=== SUPPLIED DATA ===
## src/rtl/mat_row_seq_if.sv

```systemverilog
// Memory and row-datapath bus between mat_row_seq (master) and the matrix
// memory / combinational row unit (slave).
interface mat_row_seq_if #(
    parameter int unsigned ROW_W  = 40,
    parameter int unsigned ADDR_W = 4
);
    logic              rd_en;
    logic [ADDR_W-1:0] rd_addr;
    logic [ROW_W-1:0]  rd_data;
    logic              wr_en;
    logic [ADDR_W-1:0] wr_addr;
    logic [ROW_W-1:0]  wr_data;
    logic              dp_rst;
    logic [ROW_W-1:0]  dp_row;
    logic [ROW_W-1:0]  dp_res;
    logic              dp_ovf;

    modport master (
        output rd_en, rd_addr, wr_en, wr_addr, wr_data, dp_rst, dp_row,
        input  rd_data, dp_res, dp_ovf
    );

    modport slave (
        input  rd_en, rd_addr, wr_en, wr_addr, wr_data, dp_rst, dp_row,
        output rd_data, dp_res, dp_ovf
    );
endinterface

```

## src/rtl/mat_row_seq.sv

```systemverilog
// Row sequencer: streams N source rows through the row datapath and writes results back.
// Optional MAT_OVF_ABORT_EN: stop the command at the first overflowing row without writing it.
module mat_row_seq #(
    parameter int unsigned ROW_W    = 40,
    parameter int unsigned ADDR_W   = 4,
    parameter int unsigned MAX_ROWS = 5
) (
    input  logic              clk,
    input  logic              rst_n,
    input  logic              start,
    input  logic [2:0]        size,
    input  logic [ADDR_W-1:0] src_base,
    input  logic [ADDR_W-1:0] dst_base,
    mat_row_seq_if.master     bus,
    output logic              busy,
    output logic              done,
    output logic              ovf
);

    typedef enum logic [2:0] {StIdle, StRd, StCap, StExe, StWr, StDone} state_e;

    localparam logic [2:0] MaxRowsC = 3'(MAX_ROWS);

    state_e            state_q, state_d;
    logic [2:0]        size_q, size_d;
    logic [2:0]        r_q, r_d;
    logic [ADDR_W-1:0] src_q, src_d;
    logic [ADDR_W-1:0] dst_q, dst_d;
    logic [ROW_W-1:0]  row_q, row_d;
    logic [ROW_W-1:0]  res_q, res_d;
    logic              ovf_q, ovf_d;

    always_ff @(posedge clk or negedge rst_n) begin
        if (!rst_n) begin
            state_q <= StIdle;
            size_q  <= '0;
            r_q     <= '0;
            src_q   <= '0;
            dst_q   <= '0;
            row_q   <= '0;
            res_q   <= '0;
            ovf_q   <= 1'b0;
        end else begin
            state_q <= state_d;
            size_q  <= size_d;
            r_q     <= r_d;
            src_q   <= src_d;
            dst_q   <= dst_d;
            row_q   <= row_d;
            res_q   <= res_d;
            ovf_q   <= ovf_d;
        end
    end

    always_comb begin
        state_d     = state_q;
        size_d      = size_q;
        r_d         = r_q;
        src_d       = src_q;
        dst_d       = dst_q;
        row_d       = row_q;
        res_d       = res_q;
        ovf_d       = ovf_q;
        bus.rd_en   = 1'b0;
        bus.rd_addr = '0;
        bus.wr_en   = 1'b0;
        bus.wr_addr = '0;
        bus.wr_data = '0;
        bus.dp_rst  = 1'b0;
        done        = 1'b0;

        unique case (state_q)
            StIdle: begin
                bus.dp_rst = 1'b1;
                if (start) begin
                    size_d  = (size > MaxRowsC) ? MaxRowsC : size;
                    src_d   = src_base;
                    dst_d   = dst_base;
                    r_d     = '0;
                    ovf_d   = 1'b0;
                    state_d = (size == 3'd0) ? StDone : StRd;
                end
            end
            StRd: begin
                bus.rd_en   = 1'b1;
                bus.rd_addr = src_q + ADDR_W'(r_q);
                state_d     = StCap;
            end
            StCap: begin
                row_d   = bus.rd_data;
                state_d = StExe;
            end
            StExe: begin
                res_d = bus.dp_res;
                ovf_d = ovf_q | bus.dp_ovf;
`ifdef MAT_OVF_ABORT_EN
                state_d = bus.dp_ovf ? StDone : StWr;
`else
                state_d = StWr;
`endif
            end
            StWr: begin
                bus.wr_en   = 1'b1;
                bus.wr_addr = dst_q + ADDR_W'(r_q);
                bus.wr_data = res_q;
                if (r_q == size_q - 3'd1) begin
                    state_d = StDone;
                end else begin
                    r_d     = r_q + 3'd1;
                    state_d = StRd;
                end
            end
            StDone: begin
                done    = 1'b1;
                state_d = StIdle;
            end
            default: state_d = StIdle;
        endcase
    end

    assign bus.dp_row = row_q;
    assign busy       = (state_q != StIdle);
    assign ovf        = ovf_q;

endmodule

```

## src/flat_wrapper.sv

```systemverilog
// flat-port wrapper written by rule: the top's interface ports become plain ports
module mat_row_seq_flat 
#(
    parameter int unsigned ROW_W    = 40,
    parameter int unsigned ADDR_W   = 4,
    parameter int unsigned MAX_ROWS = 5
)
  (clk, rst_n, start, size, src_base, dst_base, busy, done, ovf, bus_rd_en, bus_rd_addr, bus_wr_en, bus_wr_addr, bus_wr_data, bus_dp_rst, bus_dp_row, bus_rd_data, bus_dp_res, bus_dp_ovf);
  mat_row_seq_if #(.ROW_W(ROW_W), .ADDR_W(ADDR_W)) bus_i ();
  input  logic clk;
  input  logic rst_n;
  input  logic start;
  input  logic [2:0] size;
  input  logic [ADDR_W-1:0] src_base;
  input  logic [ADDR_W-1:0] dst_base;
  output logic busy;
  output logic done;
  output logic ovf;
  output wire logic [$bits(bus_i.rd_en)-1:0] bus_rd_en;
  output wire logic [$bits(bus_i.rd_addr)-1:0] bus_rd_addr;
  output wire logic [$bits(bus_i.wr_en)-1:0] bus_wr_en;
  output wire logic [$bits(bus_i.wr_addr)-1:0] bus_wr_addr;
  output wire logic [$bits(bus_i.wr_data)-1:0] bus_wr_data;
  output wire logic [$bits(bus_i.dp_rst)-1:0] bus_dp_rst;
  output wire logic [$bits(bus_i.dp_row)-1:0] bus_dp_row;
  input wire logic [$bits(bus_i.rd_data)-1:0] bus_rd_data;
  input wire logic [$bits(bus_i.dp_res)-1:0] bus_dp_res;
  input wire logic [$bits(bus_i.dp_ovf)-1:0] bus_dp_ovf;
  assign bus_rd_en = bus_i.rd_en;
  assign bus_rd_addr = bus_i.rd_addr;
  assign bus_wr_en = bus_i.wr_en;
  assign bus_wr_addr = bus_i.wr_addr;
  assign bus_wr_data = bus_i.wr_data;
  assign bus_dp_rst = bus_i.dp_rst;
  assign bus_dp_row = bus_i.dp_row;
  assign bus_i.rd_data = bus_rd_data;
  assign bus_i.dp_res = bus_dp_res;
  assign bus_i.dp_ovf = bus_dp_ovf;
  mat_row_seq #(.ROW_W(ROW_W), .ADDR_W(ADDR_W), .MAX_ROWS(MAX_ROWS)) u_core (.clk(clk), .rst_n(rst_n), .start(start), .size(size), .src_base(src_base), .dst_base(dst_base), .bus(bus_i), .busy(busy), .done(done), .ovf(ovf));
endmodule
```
===
WORK ITEM
Reply with one number: the count of lines in the entries that include the word "start".

RESPONSE TO THIS EXERCISE
5